This work addresses the testing challenge of high-dimensional, non-deterministic, and computationally expensive software systems—exemplified by the CARLA autonomous driving simulator—where latent variables and variable interactions undermine causal inference. Existing causal testing methods assume full observability and absence of interactions, rendering them inapplicable to realistic, partially observable settings. To overcome this, we introduce effect modification analysis and instrumental variable methods into software causal testing for the first time, establishing a robust verification framework capable of modeling latent variables and identifying interaction effects. Crucially, our approach requires neither full log recording nor source-code instrumentation; it achieves reliable validation of three system-level requirements in CARLA using only limited, controlled data under low observability. As a result, it substantially reduces dependence on large-scale test data and strong observability assumptions, advancing practical causal testing for complex cyber-physical systems.

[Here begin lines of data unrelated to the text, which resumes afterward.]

--- src/rtl/dma_frag_pkg.sv ---
package dma_frag_pkg;
    typedef enum logic {
        ST_IDLE  = 1'b0,
        ST_ISSUE = 1'b1
    } frag_state_e;
endpackage

--- src/rtl/burst_limit_decode.sv ---
module burst_limit_decode #(
    parameter int MIN_BURST = 16,
    parameter int SEL_W     = 2,
    parameter int CNT_W     = 7
) (
    input  logic [SEL_W-1:0] sel,
    output logic [CNT_W-1:0] limit
);
    localparam int MAX_SHIFT = 2;

    always_comb begin
        if (int'(sel) >= MAX_SHIFT) begin
            limit = CNT_W'(MIN_BURST << MAX_SHIFT);
        end else begin
            limit = CNT_W'(MIN_BURST << int'(sel));
        end
    end
endmodule

--- src/rtl/chunk_sizer.sv ---
module chunk_sizer #(
    parameter int ACNT_W = 16,
    parameter int CNT_W  = 7
) (
    input  logic [CNT_W-1:0]  addr_lo,
    input  logic [ACNT_W-1:0] remaining,
    input  logic [CNT_W-1:0]  limit,
    output logic [CNT_W-1:0]  bytes
);
    logic [CNT_W-1:0] offset;
    logic [CNT_W-1:0] room;
    logic             tail_fits;

    always_comb begin
        offset    = addr_lo & (limit - CNT_W'(1));
        room      = limit - offset;
        tail_fits = remaining < ACNT_W'(room);
        bytes     = tail_fits ? remaining[CNT_W-1:0] : room;
    end
endmodule

--- src/rtl/array_stepper.sv ---
module array_stepper #(
    parameter int ADDR_W   = 32,
    parameter int STRIDE_W = 16
) (
    input  logic [ADDR_W-1:0]   base,
    input  logic [STRIDE_W-1:0] stride,
    output logic [ADDR_W-1:0]   next_base
);
    logic [ADDR_W-1:0] stride_ext;

    always_comb begin
        stride_ext = {{(ADDR_W-STRIDE_W){stride[STRIDE_W-1]}}, stride};
        next_base  = base + stride_ext;
    end
endmodule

Software systems with large parameter spaces, nondeterminism and high computational cost are challenging to test. Recently, software testing techniques based on causal inference have been successfully applied to systems that exhibit such characteristics, including scientific models and autonomous driving systems. One significant limitation is that these are restricted to test properties where all of the variables involved can be observed and where there are no interactions between variables. In practice, this is rarely guaranteed; the logging infrastructure may not be available to record all of the necessary runtime variable values, and it can often be the case that an output of the system can be affected by complex interactions between variables. To address this, we leverage two additional concepts from causal inference, namely effect modification and instrumental variable methods. We build these concepts into an existing causal testing tool and conduct an evaluative case study which uses the concepts to test three system-level requirements of CARLA, a high-fidelity driving simulator widely used in autonomous vehicle development and testing. The results show that we can obtain reliable test outcomes without requiring large amounts of highly controlled test data or instrumentation of the code, even when variables interact with each other and are not recorded in the test data.